==> src/rtl/txc_snoop_check.sv <==
module txc_snoop_check #(
    parameter int SETS  = 4,
    parameter int IDX_W = 2,
    parameter int TAG_W = 6
) (
    input  logic             en,
    input  logic             inv,
    input  logic             tx_on,
    input  logic [IDX_W-1:0] idx,
    input  logic [TAG_W-1:0] tag,
    input  logic [SETS-1:0]  vld,
    input  logic [SETS-1:0]  rd,
    input  logic [SETS-1:0]  wr,
    input  logic [TAG_W-1:0] tags [SETS],
    output logic             hit,
    output logic             conflict
);
    logic flagged;

    always_comb begin
        hit      = en && vld[idx] && (tags[idx] == tag);
        flagged  = inv ? (rd[idx] | wr[idx]) : wr[idx];
        conflict = hit && tx_on && flagged;
    end
endmodule

==> src/rtl/txc_first_set.sv <==
module txc_first_set #(
    parameter int SETS  = 4,
    parameter int IDX_W = 2
) (
    input  logic [SETS-1:0]  vec,
    output logic             any,
    output logic [IDX_W-1:0] idx
);
    always_comb begin
        any = |vec;
        idx = '0;
        for (int i = SETS - 1; i >= 0; i--) begin
            if (vec[i]) idx = IDX_W'(i);
        end
    end
endmodule

==> src/rtl/txc_cache.sv <==
module txc_cache
    import txc_pkg::*;
#(
    parameter int ADDR_W = 8,
    parameter int DATA_W = 8,
    parameter int SETS   = 4
) (
    input  logic              clk,
    input  logic              rst,
    input  logic              tx_begin,
    input  logic              tx_end,
    input  logic              tx_abort,
    input  logic              req_valid,
    input  logic              req_write,
    input  logic [ADDR_W-1:0] req_addr,
    input  logic [DATA_W-1:0] req_wdata,
    output logic              rsp_valid,
    output logic [DATA_W-1:0] rsp_data,
    input  logic              snoop_valid,
    input  logic              snoop_inv,
    input  logic [ADDR_W-1:0] snoop_addr,
    output logic              snoop_stall,
    output logic              tx_active,
    output logic              busy,
    output logic              aborted,
    output logic [1:0]        abort_cause,
    output logic              commit_done,
    output logic [ADDR_W-1:0] mem_rd_addr,
    input  logic [DATA_W-1:0] mem_rd_data,
    output logic              mem_wr_en,
    output logic [ADDR_W-1:0] mem_wr_addr,
    output logic [DATA_W-1:0] mem_wr_data
);
    localparam int IDX_W = $clog2(SETS);
    localparam int TAG_W = ADDR_W - IDX_W;

    // Line state: valid, tag, data, and the transactional read/write flags.
    logic [SETS-1:0]   vld_q, rd_q, wr_q;
    logic [TAG_W-1:0]  tag_q [SETS];
    logic [DATA_W-1:0] dat_q [SETS];

    phase_e            ph_q;
    logic              act_q;
    abort_cause_e      cause_q;
    logic              aborted_q, done_q, rsp_v_q;
    logic [DATA_W-1:0] rsp_d_q;

    logic              flushing;
    logic [IDX_W-1:0]  a_idx, s_idx, fl_idx;
    logic [TAG_W-1:0]  a_tag, s_tag;
    logic              acc_ok, a_hit, evict_hit, expl, abort_now;
    logic              do_acc, commit_go, begin_go, snp_en;
    logic              snp_hit, snp_conflict, fl_any;

    assign flushing = (ph_q == PH_FLUSH);
    assign a_idx    = req_addr[IDX_W-1:0];
    assign a_tag    = req_addr[ADDR_W-1:IDX_W];
    assign s_idx    = snoop_addr[IDX_W-1:0];
    assign s_tag    = snoop_addr[ADDR_W-1:IDX_W];
    assign snp_en   = snoop_valid && !flushing;

    txc_snoop_check #(.SETS(SETS), .IDX_W(IDX_W), .TAG_W(TAG_W)) u_snoop (
        .en       (snp_en),
        .inv      (snoop_inv),
        .tx_on    (act_q),
        .idx      (s_idx),
        .tag      (s_tag),
        .vld      (vld_q),
        .rd       (rd_q),
        .wr       (wr_q),
        .tags     (tag_q),
        .hit      (snp_hit),
        .conflict (snp_conflict)
    );

    txc_first_set #(.SETS(SETS), .IDX_W(IDX_W)) u_pick (
        .vec (wr_q),
        .any (fl_any),
        .idx (fl_idx)
    );

    always_comb begin
        acc_ok    = req_valid && !flushing;
        a_hit     = vld_q[a_idx] && (tag_q[a_idx] == a_tag);
        evict_hit = acc_ok && act_q && !a_hit && (rd_q[a_idx] | wr_q[a_idx]);
        expl      = tx_abort && act_q && !flushing;
        abort_now = snp_conflict || evict_hit || expl;
        do_acc    = acc_ok && !abort_now;
        commit_go = tx_end && act_q && !flushing && !abort_now;
        begin_go  = tx_begin && !act_q;
    end

    // Memory side: drain writes during commit, write-through outside a transaction.
    assign mem_rd_addr = req_addr;
    assign mem_wr_en   = flushing ? fl_any : (do_acc && req_write && !act_q);
    assign mem_wr_addr = flushing ? {tag_q[fl_idx], fl_idx} : req_addr;
    assign mem_wr_data = flushing ? dat_q[fl_idx] : req_wdata;
    assign snoop_stall = snoop_valid && flushing;

    always_ff @(posedge clk) begin
        if (rst) begin
            vld_q     <= '0;
            rd_q      <= '0;
            wr_q      <= '0;
            ph_q      <= PH_RUN;
            act_q     <= 1'b0;
            cause_q   <= CAUSE_NONE;
            aborted_q <= 1'b0;
            done_q    <= 1'b0;
            rsp_v_q   <= 1'b0;
            rsp_d_q   <= '0;
        end else begin
            aborted_q <= 1'b0;
            done_q    <= 1'b0;
            rsp_v_q   <= do_acc && !req_write;

            if (do_acc) begin
                vld_q[a_idx] <= 1'b1;
                tag_q[a_idx] <= a_tag;
                if (req_write) begin
                    dat_q[a_idx] <= req_wdata;
                    if (act_q) wr_q[a_idx] <= 1'b1;
                end else begin
                    if (!a_hit) dat_q[a_idx] <= mem_rd_data;
                    rsp_d_q <= a_hit ? dat_q[a_idx] : mem_rd_data;
                    if (act_q) rd_q[a_idx] <= 1'b1;
                end
            end

            if (begin_go) begin
                act_q   <= 1'b1;
                cause_q <= CAUSE_NONE;
            end

            if (abort_now) begin
                act_q     <= 1'b0;
                aborted_q <= 1'b1;
                cause_q   <= pick_cause(snp_conflict, evict_hit, expl);
                vld_q     <= vld_q & ~wr_q;
                rd_q      <= '0;
                wr_q      <= '0;
            end

            if (commit_go) ph_q <= PH_FLUSH;

            if (flushing) begin
                if (fl_any) begin
                    wr_q[fl_idx] <= 1'b0;
                end else begin
                    rd_q   <= '0;
                    act_q  <= 1'b0;
                    done_q <= 1'b1;
                    ph_q   <= PH_RUN;
                end
            end

            if (snp_hit && snoop_inv) vld_q[s_idx] <= 1'b0;
        end
    end

    assign rsp_valid   = rsp_v_q;
    assign rsp_data    = rsp_d_q;
    assign tx_active   = act_q;
    assign busy        = flushing;
    assign aborted     = aborted_q;
    assign abort_cause = cause_q;
    assign commit_done = done_q;

endmodule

◇ ◇ ◇ ◇ ◇ ◇ ◇

From the records, copy every line that has the string "localparam" in it.

> _EXERCISE SOLUTION_:
    localparam int IDX_W = $clog2(SETS);
    localparam int TAG_W = ADDR_W - IDX_W;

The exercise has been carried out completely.